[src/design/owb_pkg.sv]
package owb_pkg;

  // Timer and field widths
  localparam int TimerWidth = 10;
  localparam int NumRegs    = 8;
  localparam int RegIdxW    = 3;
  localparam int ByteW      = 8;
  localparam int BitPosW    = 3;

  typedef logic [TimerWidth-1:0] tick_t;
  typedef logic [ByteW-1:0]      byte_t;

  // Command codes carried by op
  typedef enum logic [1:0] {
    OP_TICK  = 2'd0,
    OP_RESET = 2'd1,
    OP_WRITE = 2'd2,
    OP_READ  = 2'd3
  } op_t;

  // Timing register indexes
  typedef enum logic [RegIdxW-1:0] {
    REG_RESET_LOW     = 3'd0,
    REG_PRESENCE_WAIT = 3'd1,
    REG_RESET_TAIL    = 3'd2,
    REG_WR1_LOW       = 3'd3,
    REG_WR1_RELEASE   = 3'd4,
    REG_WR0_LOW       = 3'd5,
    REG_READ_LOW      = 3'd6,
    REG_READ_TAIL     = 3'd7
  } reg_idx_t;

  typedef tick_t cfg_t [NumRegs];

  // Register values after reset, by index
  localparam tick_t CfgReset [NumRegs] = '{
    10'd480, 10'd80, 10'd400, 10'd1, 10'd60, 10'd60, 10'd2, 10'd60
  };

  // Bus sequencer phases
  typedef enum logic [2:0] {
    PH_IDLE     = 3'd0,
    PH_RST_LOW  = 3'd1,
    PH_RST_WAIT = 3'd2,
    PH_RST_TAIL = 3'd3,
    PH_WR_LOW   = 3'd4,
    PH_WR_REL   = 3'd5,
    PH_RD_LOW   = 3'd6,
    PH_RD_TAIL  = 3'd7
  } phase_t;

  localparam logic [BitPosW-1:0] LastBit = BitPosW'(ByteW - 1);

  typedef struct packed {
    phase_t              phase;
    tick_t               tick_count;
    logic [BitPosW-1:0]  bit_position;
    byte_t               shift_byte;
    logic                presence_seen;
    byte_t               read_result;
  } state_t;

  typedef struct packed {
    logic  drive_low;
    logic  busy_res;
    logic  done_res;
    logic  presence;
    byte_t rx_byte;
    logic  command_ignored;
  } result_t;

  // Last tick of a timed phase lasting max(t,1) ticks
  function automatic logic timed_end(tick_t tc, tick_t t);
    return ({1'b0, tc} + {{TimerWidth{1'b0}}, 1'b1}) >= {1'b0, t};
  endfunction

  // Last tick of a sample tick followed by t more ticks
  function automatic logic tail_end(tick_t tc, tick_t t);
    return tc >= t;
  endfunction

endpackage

...

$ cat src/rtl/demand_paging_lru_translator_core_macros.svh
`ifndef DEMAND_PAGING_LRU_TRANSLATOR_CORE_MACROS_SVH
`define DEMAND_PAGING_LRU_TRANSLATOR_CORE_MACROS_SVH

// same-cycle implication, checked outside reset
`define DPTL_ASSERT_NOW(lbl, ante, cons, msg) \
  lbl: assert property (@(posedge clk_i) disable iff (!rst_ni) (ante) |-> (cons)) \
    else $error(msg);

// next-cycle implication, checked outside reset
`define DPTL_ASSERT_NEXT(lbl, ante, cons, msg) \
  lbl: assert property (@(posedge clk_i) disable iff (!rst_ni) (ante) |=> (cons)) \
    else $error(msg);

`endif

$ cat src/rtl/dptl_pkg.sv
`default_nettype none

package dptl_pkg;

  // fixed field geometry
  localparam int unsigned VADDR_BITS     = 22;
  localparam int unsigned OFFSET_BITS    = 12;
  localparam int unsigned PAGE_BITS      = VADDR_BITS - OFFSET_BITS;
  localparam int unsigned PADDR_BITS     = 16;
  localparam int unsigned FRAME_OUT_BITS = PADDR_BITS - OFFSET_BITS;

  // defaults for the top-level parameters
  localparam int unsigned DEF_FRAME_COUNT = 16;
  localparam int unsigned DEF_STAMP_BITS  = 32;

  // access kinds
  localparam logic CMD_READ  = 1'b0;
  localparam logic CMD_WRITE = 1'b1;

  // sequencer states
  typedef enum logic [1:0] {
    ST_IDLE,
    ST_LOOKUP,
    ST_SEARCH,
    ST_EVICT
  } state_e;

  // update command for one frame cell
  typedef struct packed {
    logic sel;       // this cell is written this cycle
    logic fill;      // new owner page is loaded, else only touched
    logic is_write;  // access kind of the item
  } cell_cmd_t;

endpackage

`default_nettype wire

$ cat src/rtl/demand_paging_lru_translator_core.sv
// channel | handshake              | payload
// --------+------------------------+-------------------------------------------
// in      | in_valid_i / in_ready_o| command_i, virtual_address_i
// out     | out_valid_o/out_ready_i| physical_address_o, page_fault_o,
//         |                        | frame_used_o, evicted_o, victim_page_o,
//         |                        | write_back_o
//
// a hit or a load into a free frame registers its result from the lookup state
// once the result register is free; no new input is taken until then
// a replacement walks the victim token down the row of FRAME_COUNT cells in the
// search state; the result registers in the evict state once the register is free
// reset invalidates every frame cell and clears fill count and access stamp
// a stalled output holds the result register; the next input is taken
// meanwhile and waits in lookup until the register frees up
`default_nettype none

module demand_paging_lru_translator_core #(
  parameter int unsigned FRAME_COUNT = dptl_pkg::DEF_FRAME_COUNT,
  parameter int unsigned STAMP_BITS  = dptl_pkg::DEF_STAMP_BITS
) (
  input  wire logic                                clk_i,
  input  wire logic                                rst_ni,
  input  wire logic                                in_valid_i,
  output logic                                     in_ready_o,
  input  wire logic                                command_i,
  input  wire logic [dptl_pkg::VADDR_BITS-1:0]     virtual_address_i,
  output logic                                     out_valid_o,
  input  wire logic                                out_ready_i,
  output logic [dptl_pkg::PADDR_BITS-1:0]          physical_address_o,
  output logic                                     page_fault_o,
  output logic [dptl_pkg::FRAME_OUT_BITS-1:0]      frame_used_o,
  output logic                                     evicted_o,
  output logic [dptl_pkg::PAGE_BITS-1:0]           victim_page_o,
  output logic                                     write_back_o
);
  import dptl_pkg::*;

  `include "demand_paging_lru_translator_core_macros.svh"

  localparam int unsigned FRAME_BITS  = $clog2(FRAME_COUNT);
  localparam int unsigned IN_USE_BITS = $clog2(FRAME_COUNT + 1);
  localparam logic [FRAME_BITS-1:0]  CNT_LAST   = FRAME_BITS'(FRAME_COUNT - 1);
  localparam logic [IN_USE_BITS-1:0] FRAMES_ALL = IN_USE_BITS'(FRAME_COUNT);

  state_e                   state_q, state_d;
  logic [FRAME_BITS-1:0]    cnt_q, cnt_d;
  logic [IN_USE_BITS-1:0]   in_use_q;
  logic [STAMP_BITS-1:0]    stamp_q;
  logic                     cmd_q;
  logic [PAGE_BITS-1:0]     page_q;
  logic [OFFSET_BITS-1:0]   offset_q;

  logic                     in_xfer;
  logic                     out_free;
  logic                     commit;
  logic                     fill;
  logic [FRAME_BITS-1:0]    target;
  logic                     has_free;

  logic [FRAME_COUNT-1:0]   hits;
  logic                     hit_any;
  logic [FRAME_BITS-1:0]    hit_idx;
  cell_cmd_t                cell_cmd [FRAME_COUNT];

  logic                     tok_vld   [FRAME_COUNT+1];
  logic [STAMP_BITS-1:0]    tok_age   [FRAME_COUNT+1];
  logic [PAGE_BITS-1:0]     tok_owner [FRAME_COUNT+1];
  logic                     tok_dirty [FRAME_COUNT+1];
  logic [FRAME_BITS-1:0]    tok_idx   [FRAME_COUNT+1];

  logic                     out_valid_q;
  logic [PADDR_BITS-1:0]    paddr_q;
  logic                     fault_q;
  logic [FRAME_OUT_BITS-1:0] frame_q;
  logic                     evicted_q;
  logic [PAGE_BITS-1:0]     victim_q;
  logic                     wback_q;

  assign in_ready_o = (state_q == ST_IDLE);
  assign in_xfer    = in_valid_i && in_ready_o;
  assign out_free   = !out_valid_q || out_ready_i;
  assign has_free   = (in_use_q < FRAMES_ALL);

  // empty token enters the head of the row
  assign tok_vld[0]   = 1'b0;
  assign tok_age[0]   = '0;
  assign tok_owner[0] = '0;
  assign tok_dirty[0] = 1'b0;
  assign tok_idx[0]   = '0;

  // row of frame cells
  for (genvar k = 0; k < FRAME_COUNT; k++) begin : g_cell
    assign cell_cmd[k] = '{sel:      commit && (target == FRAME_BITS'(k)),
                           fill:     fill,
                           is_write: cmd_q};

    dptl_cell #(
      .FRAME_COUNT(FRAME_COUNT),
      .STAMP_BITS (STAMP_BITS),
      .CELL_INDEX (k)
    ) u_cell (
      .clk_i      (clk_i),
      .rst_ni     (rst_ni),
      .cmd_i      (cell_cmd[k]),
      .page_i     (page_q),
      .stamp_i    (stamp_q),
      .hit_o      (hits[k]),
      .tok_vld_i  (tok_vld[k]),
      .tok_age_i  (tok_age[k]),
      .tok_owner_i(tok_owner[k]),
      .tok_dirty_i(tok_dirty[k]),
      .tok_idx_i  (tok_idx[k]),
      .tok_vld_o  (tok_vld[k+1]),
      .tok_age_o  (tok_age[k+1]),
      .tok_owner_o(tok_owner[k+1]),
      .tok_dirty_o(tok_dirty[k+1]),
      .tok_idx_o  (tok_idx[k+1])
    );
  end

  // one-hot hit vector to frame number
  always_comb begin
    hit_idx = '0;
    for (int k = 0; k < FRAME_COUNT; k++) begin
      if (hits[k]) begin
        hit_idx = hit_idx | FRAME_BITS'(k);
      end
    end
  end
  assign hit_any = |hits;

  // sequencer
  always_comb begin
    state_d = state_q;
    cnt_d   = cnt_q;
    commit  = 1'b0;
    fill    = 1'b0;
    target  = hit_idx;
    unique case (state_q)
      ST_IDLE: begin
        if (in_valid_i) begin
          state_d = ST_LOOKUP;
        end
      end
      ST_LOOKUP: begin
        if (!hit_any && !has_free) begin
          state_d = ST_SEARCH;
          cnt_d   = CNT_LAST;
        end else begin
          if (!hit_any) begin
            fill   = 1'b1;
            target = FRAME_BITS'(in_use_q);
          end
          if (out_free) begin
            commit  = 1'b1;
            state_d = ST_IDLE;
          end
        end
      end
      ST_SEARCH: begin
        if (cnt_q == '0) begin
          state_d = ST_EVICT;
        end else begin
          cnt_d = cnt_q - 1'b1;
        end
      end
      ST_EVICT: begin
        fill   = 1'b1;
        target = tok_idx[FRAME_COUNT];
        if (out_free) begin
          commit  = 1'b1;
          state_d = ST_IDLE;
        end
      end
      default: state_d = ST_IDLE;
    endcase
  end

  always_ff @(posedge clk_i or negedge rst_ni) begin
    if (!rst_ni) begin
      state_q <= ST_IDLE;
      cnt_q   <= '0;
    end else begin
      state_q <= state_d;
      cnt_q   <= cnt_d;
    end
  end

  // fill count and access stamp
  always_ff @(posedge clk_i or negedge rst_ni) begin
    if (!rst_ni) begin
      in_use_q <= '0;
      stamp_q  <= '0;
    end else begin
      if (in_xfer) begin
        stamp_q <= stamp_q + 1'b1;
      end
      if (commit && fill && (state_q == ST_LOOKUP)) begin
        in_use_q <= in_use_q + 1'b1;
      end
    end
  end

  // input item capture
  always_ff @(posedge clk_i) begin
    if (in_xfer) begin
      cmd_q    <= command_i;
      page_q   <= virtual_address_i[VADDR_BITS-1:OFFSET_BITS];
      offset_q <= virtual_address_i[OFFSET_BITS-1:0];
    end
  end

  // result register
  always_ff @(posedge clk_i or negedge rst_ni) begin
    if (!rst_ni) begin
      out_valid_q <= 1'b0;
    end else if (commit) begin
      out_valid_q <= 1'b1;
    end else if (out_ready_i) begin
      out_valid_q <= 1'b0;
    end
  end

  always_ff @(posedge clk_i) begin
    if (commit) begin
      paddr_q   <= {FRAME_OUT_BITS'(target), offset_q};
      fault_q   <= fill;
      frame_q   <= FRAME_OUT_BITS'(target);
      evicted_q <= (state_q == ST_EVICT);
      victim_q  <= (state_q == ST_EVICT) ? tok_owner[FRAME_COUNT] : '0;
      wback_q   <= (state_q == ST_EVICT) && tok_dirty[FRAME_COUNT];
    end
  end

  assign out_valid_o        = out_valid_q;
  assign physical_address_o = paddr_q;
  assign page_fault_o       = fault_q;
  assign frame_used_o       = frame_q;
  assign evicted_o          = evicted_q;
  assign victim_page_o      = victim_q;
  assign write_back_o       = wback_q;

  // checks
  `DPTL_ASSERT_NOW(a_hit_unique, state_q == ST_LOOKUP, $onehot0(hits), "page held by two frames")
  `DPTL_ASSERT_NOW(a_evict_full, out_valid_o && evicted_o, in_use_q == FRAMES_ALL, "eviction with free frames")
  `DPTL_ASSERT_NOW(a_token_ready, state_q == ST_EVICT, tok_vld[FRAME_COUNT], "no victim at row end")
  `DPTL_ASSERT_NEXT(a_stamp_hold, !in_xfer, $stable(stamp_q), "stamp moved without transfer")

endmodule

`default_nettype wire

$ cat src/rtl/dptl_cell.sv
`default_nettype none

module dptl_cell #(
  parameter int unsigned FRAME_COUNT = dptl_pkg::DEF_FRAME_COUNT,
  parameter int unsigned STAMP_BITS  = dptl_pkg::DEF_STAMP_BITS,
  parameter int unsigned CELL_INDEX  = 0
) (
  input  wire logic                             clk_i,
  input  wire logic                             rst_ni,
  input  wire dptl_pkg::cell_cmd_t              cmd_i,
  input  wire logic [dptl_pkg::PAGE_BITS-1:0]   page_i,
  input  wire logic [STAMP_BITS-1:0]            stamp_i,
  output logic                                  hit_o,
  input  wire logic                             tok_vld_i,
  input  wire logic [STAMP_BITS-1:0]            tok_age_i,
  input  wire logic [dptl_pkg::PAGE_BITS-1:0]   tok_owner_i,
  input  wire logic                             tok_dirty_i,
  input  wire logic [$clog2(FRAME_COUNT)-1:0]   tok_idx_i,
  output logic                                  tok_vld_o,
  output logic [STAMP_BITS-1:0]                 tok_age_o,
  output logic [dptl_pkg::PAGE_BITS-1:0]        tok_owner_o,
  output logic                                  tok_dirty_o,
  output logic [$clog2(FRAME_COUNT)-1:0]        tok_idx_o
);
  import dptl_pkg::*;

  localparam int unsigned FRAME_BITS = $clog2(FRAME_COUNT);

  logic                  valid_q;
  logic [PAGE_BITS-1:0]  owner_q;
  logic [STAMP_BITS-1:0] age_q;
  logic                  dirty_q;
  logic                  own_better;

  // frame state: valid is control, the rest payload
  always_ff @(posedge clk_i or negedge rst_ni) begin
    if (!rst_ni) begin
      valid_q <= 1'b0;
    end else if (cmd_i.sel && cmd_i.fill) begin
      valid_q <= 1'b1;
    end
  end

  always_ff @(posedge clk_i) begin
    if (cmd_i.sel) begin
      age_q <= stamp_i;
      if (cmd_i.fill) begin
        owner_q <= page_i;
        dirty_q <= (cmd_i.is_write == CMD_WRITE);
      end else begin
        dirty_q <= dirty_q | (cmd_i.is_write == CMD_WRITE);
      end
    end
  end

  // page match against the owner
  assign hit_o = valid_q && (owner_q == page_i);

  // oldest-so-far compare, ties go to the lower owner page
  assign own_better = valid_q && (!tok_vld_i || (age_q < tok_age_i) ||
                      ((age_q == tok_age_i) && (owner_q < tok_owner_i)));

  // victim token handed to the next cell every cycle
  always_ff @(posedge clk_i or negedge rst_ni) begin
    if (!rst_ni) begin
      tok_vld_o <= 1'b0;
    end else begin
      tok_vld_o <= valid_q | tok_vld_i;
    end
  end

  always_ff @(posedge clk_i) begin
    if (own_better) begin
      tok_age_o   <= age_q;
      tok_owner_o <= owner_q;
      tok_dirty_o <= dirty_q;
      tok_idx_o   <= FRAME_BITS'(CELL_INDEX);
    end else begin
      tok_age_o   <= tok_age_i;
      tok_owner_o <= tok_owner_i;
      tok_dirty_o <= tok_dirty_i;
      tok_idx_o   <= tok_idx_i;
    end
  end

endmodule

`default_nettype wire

> [What the exercise asks] Within the material above, how many lines contain "every"? Only the number should be given.

> [Exercise solution] 2